Collected data
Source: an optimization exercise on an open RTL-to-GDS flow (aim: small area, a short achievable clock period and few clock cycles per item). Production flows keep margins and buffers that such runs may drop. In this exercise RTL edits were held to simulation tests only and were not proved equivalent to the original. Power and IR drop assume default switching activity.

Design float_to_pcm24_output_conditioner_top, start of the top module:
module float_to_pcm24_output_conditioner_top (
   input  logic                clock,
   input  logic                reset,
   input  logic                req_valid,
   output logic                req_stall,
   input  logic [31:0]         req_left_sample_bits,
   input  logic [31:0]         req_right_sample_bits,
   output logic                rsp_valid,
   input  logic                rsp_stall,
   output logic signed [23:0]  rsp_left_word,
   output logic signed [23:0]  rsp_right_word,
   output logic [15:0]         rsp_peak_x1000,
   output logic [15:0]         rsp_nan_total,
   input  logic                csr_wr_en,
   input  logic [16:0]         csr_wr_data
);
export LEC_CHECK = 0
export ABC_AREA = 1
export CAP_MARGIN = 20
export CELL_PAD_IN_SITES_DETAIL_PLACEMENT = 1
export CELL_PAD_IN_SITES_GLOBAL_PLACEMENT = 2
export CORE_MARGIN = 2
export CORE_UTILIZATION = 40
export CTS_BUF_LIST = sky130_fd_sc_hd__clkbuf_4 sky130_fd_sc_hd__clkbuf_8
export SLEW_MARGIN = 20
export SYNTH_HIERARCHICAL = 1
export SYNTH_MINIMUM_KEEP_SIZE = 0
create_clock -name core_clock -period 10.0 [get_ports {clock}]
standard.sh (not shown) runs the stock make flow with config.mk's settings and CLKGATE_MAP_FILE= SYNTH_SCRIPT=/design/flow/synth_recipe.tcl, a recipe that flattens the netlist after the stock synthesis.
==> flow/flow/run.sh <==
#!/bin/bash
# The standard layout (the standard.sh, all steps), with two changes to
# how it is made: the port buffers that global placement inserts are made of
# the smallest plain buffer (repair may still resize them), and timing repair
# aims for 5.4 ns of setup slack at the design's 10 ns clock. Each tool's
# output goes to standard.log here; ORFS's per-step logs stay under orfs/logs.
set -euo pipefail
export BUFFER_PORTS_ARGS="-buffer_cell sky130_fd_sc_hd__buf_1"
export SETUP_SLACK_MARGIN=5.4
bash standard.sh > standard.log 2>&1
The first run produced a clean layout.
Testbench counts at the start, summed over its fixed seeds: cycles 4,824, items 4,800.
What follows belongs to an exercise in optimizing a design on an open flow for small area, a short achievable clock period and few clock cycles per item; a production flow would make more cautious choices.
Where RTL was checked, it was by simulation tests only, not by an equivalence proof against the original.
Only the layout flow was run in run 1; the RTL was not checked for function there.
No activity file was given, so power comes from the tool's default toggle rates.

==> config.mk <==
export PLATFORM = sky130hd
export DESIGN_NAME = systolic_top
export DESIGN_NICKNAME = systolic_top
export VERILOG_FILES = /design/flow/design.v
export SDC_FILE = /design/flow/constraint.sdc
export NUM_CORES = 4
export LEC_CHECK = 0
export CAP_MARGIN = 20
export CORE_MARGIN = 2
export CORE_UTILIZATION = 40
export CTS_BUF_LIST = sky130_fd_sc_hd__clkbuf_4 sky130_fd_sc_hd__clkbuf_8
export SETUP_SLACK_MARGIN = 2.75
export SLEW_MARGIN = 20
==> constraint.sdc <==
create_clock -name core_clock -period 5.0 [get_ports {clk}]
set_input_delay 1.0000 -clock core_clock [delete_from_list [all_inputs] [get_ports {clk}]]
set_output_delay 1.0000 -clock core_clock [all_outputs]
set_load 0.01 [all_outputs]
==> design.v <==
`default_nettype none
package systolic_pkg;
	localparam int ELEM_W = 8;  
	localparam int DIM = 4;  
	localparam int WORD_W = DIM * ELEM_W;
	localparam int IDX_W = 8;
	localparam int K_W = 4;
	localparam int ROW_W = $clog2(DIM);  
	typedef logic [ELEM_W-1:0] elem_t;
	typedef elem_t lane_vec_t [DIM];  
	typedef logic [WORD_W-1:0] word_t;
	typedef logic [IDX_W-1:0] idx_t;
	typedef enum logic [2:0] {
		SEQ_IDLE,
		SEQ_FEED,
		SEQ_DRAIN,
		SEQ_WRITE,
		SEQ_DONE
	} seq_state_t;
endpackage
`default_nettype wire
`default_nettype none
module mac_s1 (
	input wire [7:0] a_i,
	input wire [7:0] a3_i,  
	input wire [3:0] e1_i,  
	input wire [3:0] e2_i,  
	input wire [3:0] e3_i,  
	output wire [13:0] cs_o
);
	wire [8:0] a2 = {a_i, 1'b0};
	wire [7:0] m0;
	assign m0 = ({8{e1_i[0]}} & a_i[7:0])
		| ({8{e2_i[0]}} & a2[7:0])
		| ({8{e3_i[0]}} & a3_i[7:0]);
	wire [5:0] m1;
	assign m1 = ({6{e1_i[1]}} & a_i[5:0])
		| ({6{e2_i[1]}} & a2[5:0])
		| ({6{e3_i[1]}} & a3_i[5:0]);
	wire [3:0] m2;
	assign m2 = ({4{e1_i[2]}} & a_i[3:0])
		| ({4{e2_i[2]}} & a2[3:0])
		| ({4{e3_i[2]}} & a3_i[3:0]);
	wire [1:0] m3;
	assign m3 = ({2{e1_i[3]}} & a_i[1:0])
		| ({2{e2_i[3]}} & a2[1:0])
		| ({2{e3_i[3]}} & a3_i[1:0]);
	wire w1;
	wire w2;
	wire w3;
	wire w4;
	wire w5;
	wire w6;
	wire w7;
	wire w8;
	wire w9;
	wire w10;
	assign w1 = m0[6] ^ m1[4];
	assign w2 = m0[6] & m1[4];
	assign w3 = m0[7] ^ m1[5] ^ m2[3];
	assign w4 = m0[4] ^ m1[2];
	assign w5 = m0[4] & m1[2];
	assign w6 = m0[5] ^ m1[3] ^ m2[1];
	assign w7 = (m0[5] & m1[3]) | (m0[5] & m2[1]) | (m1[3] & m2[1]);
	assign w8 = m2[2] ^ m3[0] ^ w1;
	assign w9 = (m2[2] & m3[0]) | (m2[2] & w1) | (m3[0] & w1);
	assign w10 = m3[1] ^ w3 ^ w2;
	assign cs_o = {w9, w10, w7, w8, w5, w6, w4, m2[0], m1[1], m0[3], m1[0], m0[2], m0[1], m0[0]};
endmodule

* **TASK STATEMENT**
Show every line in the records above that contains the word "bash".

* **TASK RESULT**
#!/bin/bash
bash standard.sh > standard.log 2>&1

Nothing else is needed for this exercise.